菌株YM34161发酵银杏叶提取物12-15天之后,与原银杏叶提取物比较,其特征是发酵后的转化银杏提取物由天门冬氨酸、谷氨酸、丝氨酸、甘氨酸、苏氨酸、丙氨酸、脯氨酸、酪氨酸、缬氨酸、蛋氨酸、异亮氨酸、亮氨酸、苯丙氨酸和赖氨酸14种氨基酸组成。其中,转化生成苏氨酸、缬氨酸、蛋氨酸、异亮氨酸、亮氨酸、苯丙氨酸和赖氨酸7种人体必需氨基酸,而组氨酸消失(见表1)。

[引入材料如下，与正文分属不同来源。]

File: src/logic/reorder_buffer.sv
// reorder buffer, completion marks, in-order retire and old tag release
`timescale 1ns/1ps

module reorder_buffer import core_pkg::*; (
	input  logic                  clk,
	input  logic                  rst_n_i,
	input  logic                  dispatch_en_i,
	input  logic [AREG_IDX_W-1:0] areg_i,
	input  logic [PREG_IDX_W-1:0] new_tag_i,
	input  logic [PREG_IDX_W-1:0] old_tag_i,
	input  logic                  illegal_i,
	input  logic                  cdb_valid_i,
	input  logic [ROB_IDX_W-1:0]  cdb_rob_idx_i,
	output logic                  full_o,
	output logic [ROB_IDX_W-1:0]  tail_idx_o,
	output logic                  retire_valid_o,
	output logic [AREG_IDX_W-1:0] retire_areg_o,
	output logic [PREG_IDX_W-1:0] retire_tag_o,
	output logic                  retire_illegal_o,
	output logic                  free_valid_o,
	output logic [PREG_IDX_W-1:0] free_tag_o
);

	logic [AREG_IDX_W-1:0] rob_areg [ROB_DEPTH];
	logic [PREG_IDX_W-1:0] rob_new  [ROB_DEPTH];
	logic [PREG_IDX_W-1:0] rob_old  [ROB_DEPTH];
	logic [ROB_DEPTH-1:0]  rob_ill;
	logic [ROB_DEPTH-1:0]  rob_done;
	logic [ROB_IDX_W-1:0]  head;
	logic [ROB_IDX_W-1:0]  tail;
	logic [ROB_IDX_W:0]    count;
	logic                  retire;

	// ====================
	// pointers and done bits
	assign retire = (count != '0) && rob_done[head]; // one per cycle

	always_ff @(posedge clk or negedge rst_n_i) begin
		if (!rst_n_i) begin
			head     <= '0;
			tail     <= '0;
			count    <= '0;
			rob_done <= '0;
		end else begin
			if (cdb_valid_i) rob_done[cdb_rob_idx_i] <= 1'b1;
			if (dispatch_en_i) begin
				rob_done[tail] <= 1'b0;
				tail           <= tail + 1'b1;
			end
			if (retire) head <= head + 1'b1;
			count <= count + {{ROB_IDX_W{1'b0}}, dispatch_en_i}
				- {{ROB_IDX_W{1'b0}}, retire};
		end
	end

	always_ff @(posedge clk) begin
		if (dispatch_en_i) begin
			rob_areg[tail] <= areg_i;
			rob_new[tail]  <= new_tag_i;
			rob_old[tail]  <= old_tag_i;
			rob_ill[tail]  <= illegal_i;
		end
	end

	// ====================
	// retire side
	assign full_o           = (count == ROB_DEPTH);
	assign tail_idx_o       = tail;
	assign retire_valid_o   = retire;
	assign retire_areg_o    = rob_areg[head];
	assign retire_tag_o     = rob_new[head]; // value read from the third prf port
	assign retire_illegal_o = rob_ill[head];
	assign free_valid_o     = retire && (rob_old[head] != '0); // tag 0 is never freed
	assign free_tag_o       = rob_old[head];

endmodule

表1小刺青霉云南变种YM34161转化银杏提取物的氨基酸组成
(单位:mg/g)
注:*为必需氨基酸。
本发明是通过微生物发酵途径,以银杏叶提取物为基质,依靠微生物转化作用,提升银杏叶提取物的药用价值,发现新的有效成分或新结构(先导化合物),以求获得抗人类心脑血管疾病新型天然药用成分。采用微生物固体发酵方式,以银杏叶提取物(Ginkgo biloba Extractant,GBE)为发酵基质,小刺青霉云南变种代谢过程可促使银杏叶提取物有效成分发生质量改变,特别是该菌株能够使银杏叶提取物氨基酸含量和质量上发生明显变化。
小刺青霉云南变种微生物发酵银杏叶提取物最显著的特征,经该菌转化后,所含氨基酸的种类较转化前更为丰富。转化前银杏叶提取物含有的氨基酸种类总数为9种,其中人体必需氨基酸只有3种,而转化后的发酵产物氨基酸种类总数达到了14种,其中人体必需氨基酸有7种。其次,氨基酸含量都较银杏叶提取物转化前明显提高,发酵转化后总游离氨基酸含量为8.773mg/g,较转化前提高了143%。转化前银杏叶提取物人体必需氨基酸仅占总游离氨基酸的27.4%,而转化后达31%。除苏氨酸、酪氨酸、蛋氨酸、亮氨酸、苯丙氨酸、赖氨酸为转化后新产生的氨基酸外,含量增幅最大的是脯氨酸,是转化前的2.78倍。
附图说明
图1为本发明所述的小刺青霉云南变种YM34161的菌落图。
图2为本发明所述的小刺青霉云南变种YM34161分生孢子穗显微图。
图3为本发明所述的小刺青霉云南变种YM34161扫描电镜图。
图4为本发明所述的小刺青霉云南变种ITS序列同源性的系统发育树图。
图5为本发明所述的小刺青霉云南变种转化银杏提取物氨基酸含量的变化图。
具体实施方式
小刺青霉云南变种(Penicillium spinulosum var.yunnanensis n.var)YM34161菌株是发酵转化银杏叶提取物;提高或改变抗人类心血管疾病药用成分的天然微生物药源。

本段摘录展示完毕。